* _WHAT IS REQUIRED_:
Using the records below, locate all lines containing "state" and return them.

* _RECORDS FOR PROCESSING_:

## src/rtl/rfwg_pkg.sv

```systemverilog
// Package for the rectangle fill write generator.
// Holds coordinate width, command codes, register indexes and outline segment codes.
// No dependencies.
package rfwg_pkg;

  // Coordinate width; edge coordinates carry one more bit
  localparam int COORD_BITS = 12;
  localparam int EDGE_BITS  = COORD_BITS + 1;

  // Field and register widths
  localparam int CMD_BITS   = 2;
  localparam int COLOR_BITS = 24;
  localparam int ADDR_BITS  = 32;
  localparam int PITCH_BITS = 16;
  localparam int PB_BITS    = 3;
  localparam int CFG_IDX_BITS  = 3;
  localparam int CFG_DATA_BITS = 32;

  // Command codes
  localparam logic [CMD_BITS-1:0] CMD_FILL_RECT    = 2'd0;
  localparam logic [CMD_BITS-1:0] CMD_OUTLINE_RECT = 2'd1;
  localparam logic [CMD_BITS-1:0] CMD_FILL_SCREEN  = 2'd2;
  localparam logic [CMD_BITS-1:0] CMD_STEP         = 2'd3;

  // Configuration register indexes
  localparam logic [CFG_IDX_BITS-1:0] CFG_BASE_ADDRESS  = 3'd0;
  localparam logic [CFG_IDX_BITS-1:0] CFG_LINE_PITCH    = 3'd1;
  localparam logic [CFG_IDX_BITS-1:0] CFG_PIXEL_BYTES   = 3'd2;
  localparam logic [CFG_IDX_BITS-1:0] CFG_SCREEN_WIDTH  = 3'd3;
  localparam logic [CFG_IDX_BITS-1:0] CFG_SCREEN_HEIGHT = 3'd4;

  // Configuration reset values
  localparam logic [ADDR_BITS-1:0]  RST_BASE_ADDRESS  = 32'd0;
  localparam logic [PITCH_BITS-1:0] RST_LINE_PITCH    = 16'd3072;
  localparam logic [PB_BITS-1:0]    RST_PIXEL_BYTES   = 3'd3;
  localparam logic [COORD_BITS-1:0] RST_SCREEN_WIDTH  = COORD_BITS'(1024);
  localparam logic [COORD_BITS-1:0] RST_SCREEN_HEIGHT = COORD_BITS'(768);

  // Job kinds
  localparam logic KIND_FILLED  = 1'b0;
  localparam logic KIND_OUTLINE = 1'b1;

  // Outline segments, in drawing order
  localparam logic [1:0] SEG_LEFT   = 2'd0;
  localparam logic [1:0] SEG_RIGHT  = 2'd1;
  localparam logic [1:0] SEG_TOP    = 2'd2;
  localparam logic [1:0] SEG_BOTTOM = 2'd3;

endpackage

```

## src/rtl/rectangle_fill_write_generator_unit.sv

```systemverilog
// Rectangle fill write generator: turns drawing jobs into a stream of pixel writes.
// Depends on rfwg_pkg.
//
//   channel   direction  handshake          payload
//   in_       input      in_valid/in_stall  cmd, pos_x, pos_y, rect_width, rect_height,
//                                           draw_color
//   out_      output     out_valid/out_stall write_address, pixel_color, last_write
//   cfg_      input      cfg_wr_en          cfg_index, cfg_wdata
//
// One request per clock unless in_stall is high: a request waits in the input register,
// the job state and the address (a y*pitch and an x*bytes multiply plus a three-way add)
// are computed from it, and the write lands in the result register, so out_valid rises
// once a step of an active job has passed both registers. out_stall holds the result
// register and, once the input register is also occupied, raises in_stall. Reset
// (rst_n low, synchronous) empties both registers, idles the job and restores
// register defaults.
module rectangle_fill_write_generator_unit (
  input  logic                                    clk,
  input  logic                                    rst_n,
  // configuration
  input  logic                                    cfg_wr_en,
  input  logic [rfwg_pkg::CFG_IDX_BITS-1:0]       cfg_index,
  input  logic [rfwg_pkg::CFG_DATA_BITS-1:0]      cfg_wdata,
  // request channel
  input  logic                                    in_valid,
  output logic                                    in_stall,
  input  logic [rfwg_pkg::CMD_BITS-1:0]           in_cmd,
  input  logic [rfwg_pkg::COORD_BITS-1:0]         in_pos_x,
  input  logic [rfwg_pkg::COORD_BITS-1:0]         in_pos_y,
  input  logic [rfwg_pkg::COORD_BITS-1:0]         in_rect_width,
  input  logic [rfwg_pkg::COORD_BITS-1:0]         in_rect_height,
  input  logic [rfwg_pkg::COLOR_BITS-1:0]         in_draw_color,
  // write channel
  output logic                                    out_valid,
  input  logic                                    out_stall,
  output logic [rfwg_pkg::ADDR_BITS-1:0]          out_write_address,
  output logic [rfwg_pkg::COLOR_BITS-1:0]         out_pixel_color,
  output logic                                    out_last_write
);
  import rfwg_pkg::*;

  // configuration registers
  logic [ADDR_BITS-1:0]  base_address_r;
  logic [PITCH_BITS-1:0] line_pitch_r;
  logic [PB_BITS-1:0]    pixel_bytes_r;
  logic [COORD_BITS-1:0] screen_width_r;
  logic [COORD_BITS-1:0] screen_height_r;

  // input register
  logic                  in_valid_r;
  logic [CMD_BITS-1:0]   cmd_r;
  logic [COORD_BITS-1:0] pos_x_r;
  logic [COORD_BITS-1:0] pos_y_r;
  logic [COORD_BITS-1:0] rect_w_r;
  logic [COORD_BITS-1:0] rect_h_r;
  logic [COLOR_BITS-1:0] draw_color_r;

  // job state
  logic                  job_active_r, job_active_nxt;
  logic                  job_kind_r, job_kind_nxt;
  logic [1:0]            seg_r, seg_nxt;
  logic [COORD_BITS-1:0] org_x_r, org_x_nxt;
  logic [COORD_BITS-1:0] org_y_r, org_y_nxt;
  logic [COORD_BITS-1:0] span_w_r, span_w_nxt;
  logic [COORD_BITS-1:0] span_h_r, span_h_nxt;
  logic [COORD_BITS-1:0] col_r, col_nxt;
  logic [COORD_BITS-1:0] row_r, row_nxt;
  logic [COLOR_BITS-1:0] job_color_r, job_color_nxt;

  // result register
  logic                  out_valid_r;
  logic [ADDR_BITS-1:0]  addr_r;
  logic [COLOR_BITS-1:0] color_r;
  logic                  last_r;

  // handshake
  logic advance, fire, in_accept;
  logic res_valid, res_last;
  logic [EDGE_BITS-1:0] px, py;
  logic [EDGE_BITS-1:0] col_inc, row_inc;
  logic col_end, row_end;
  logic [EDGE_BITS+PITCH_BITS-1:0] row_off;
  logic [EDGE_BITS+PB_BITS-1:0]    col_off;
  logic [ADDR_BITS-1:0]            addr_nxt;

  assign advance   = !out_valid_r || !out_stall;
  assign fire      = in_valid_r && advance;
  assign in_stall  = in_valid_r && !advance;
  assign in_accept = in_valid && !in_stall;

  // configuration writes
  always_ff @(posedge clk) begin
    if (!rst_n) begin
      base_address_r  <= RST_BASE_ADDRESS;
      line_pitch_r    <= RST_LINE_PITCH;
      pixel_bytes_r   <= RST_PIXEL_BYTES;
      screen_width_r  <= RST_SCREEN_WIDTH;
      screen_height_r <= RST_SCREEN_HEIGHT;
    end else if (cfg_wr_en) begin
      case (cfg_index)
        CFG_BASE_ADDRESS:  base_address_r  <= cfg_wdata[ADDR_BITS-1:0];
        CFG_LINE_PITCH:    line_pitch_r    <= cfg_wdata[PITCH_BITS-1:0];
        CFG_PIXEL_BYTES:   pixel_bytes_r   <= cfg_wdata[PB_BITS-1:0];
        CFG_SCREEN_WIDTH:  screen_width_r  <= cfg_wdata[COORD_BITS-1:0];
        CFG_SCREEN_HEIGHT: screen_height_r <= cfg_wdata[COORD_BITS-1:0];
        default: ;
      endcase
    end
  end

  // input register
  always_ff @(posedge clk) begin
    if (!rst_n) begin
      in_valid_r <= 1'b0;
    end else if (in_accept) begin
      in_valid_r <= 1'b1;
    end else if (fire) begin
      in_valid_r <= 1'b0;
    end
  end

  always_ff @(posedge clk) begin
    if (in_accept) begin
      cmd_r        <= in_cmd;
      pos_x_r      <= in_pos_x;
      pos_y_r      <= in_pos_y;
      rect_w_r     <= in_rect_width;
      rect_h_r     <= in_rect_height;
      draw_color_r <= in_draw_color;
    end
  end

  // end-of-span tests
  assign col_inc = {1'b0, col_r} + EDGE_BITS'(1);
  assign row_inc = {1'b0, row_r} + EDGE_BITS'(1);
  assign col_end = col_inc >= {1'b0, span_w_r};
  assign row_end = row_inc >= {1'b0, span_h_r};

  // job update and pixel position for the request in the input register
  always_comb begin
    job_active_nxt = job_active_r;
    job_kind_nxt   = job_kind_r;
    seg_nxt        = seg_r;
    org_x_nxt      = org_x_r;
    org_y_nxt      = org_y_r;
    span_w_nxt     = span_w_r;
    span_h_nxt     = span_h_r;
    col_nxt        = col_r;
    row_nxt        = row_r;
    job_color_nxt  = job_color_r;
    res_valid      = 1'b0;
    res_last       = 1'b0;
    px             = {1'b0, org_x_r} + {1'b0, col_r};
    py             = {1'b0, org_y_r} + {1'b0, row_r};
    case (cmd_r)
      CMD_FILL_RECT, CMD_OUTLINE_RECT, CMD_FILL_SCREEN: begin
        job_kind_nxt  = (cmd_r == CMD_OUTLINE_RECT) ? KIND_OUTLINE : KIND_FILLED;
        org_x_nxt     = (cmd_r == CMD_FILL_SCREEN) ? '0 : pos_x_r;
        org_y_nxt     = (cmd_r == CMD_FILL_SCREEN) ? '0 : pos_y_r;
        span_w_nxt    = (cmd_r == CMD_FILL_SCREEN) ? screen_width_r : rect_w_r;
        span_h_nxt    = (cmd_r == CMD_FILL_SCREEN) ? screen_height_r : rect_h_r;
        job_color_nxt = draw_color_r;
        seg_nxt       = SEG_LEFT;
        col_nxt       = '0;
        row_nxt       = '0;
        job_active_nxt = (span_w_nxt != '0) && (span_h_nxt != '0);
      end
      CMD_STEP: begin
        if (job_active_r) begin
          res_valid = 1'b1;
          if (job_kind_r == KIND_FILLED) begin
            // row-major walk
            res_last = col_end && row_end;
            if (col_end) begin
              col_nxt = '0;
              row_nxt = row_inc[COORD_BITS-1:0];
            end else begin
              col_nxt = col_inc[COORD_BITS-1:0];
            end
          end else if (seg_r == SEG_LEFT || seg_r == SEG_RIGHT) begin
            // vertical edges
            px = (seg_r == SEG_LEFT) ? {1'b0, org_x_r}
                                     : {1'b0, org_x_r} + {1'b0, span_w_r} - EDGE_BITS'(1);
            if (row_end) begin
              row_nxt = '0;
              seg_nxt = seg_r + 2'd1;
            end else begin
              row_nxt = row_inc[COORD_BITS-1:0];
            end
          end else begin
            // horizontal edges
            py = (seg_r == SEG_TOP) ? {1'b0, org_y_r}
                                    : {1'b0, org_y_r} + {1'b0, span_h_r} - EDGE_BITS'(1);
            if (col_end) begin
              col_nxt  = '0;
              res_last = (seg_r == SEG_BOTTOM);
              seg_nxt  = seg_r + 2'd1;
            end else begin
              col_nxt = col_inc[COORD_BITS-1:0];
            end
          end
          if (res_last) begin
            job_active_nxt = 1'b0;
          end
        end
      end
      default: ;
    endcase
  end

  // byte address: base + y*pitch + x*bytes, wrapping at 32 bits
  assign row_off  = {{PITCH_BITS{1'b0}}, py} * {{EDGE_BITS{1'b0}}, line_pitch_r};
  assign col_off  = {{PB_BITS{1'b0}}, px} * {{EDGE_BITS{1'b0}}, pixel_bytes_r};
  assign addr_nxt = base_address_r + ADDR_BITS'(row_off) + ADDR_BITS'(col_off);

  // job state registers
  always_ff @(posedge clk) begin
    if (!rst_n) begin
      job_active_r <= 1'b0;
      job_kind_r   <= KIND_FILLED;
      seg_r        <= SEG_LEFT;
      org_x_r      <= '0;
      org_y_r      <= '0;
      span_w_r     <= '0;
      span_h_r     <= '0;
      col_r        <= '0;
      row_r        <= '0;
      job_color_r  <= '0;
    end else if (fire) begin
      job_active_r <= job_active_nxt;
      job_kind_r   <= job_kind_nxt;
      seg_r        <= seg_nxt;
      org_x_r      <= org_x_nxt;
      org_y_r      <= org_y_nxt;
      span_w_r     <= span_w_nxt;
      span_h_r     <= span_h_nxt;
      col_r        <= col_nxt;
      row_r        <= row_nxt;
      job_color_r  <= job_color_nxt;
    end
  end

  // result register
  always_ff @(posedge clk) begin
    if (!rst_n) begin
      out_valid_r <= 1'b0;
    end else if (fire) begin
      out_valid_r <= res_valid;
    end else if (!out_stall) begin
      out_valid_r <= 1'b0;
    end
  end

  always_ff @(posedge clk) begin
    if (fire && res_valid) begin
      addr_r  <= addr_nxt;
      color_r <= job_color_r;
      last_r  <= res_last;
    end
  end

  assign out_valid         = out_valid_r;
  assign out_write_address = addr_r;
  assign out_pixel_color   = color_r;
  assign out_last_write    = last_r;

endmodule
```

* _RESPONSE TO THE TASK_:
// the job state and the address (a y*pitch and an x*bytes multiply plus a three-way add)
  // job state
  // job state registers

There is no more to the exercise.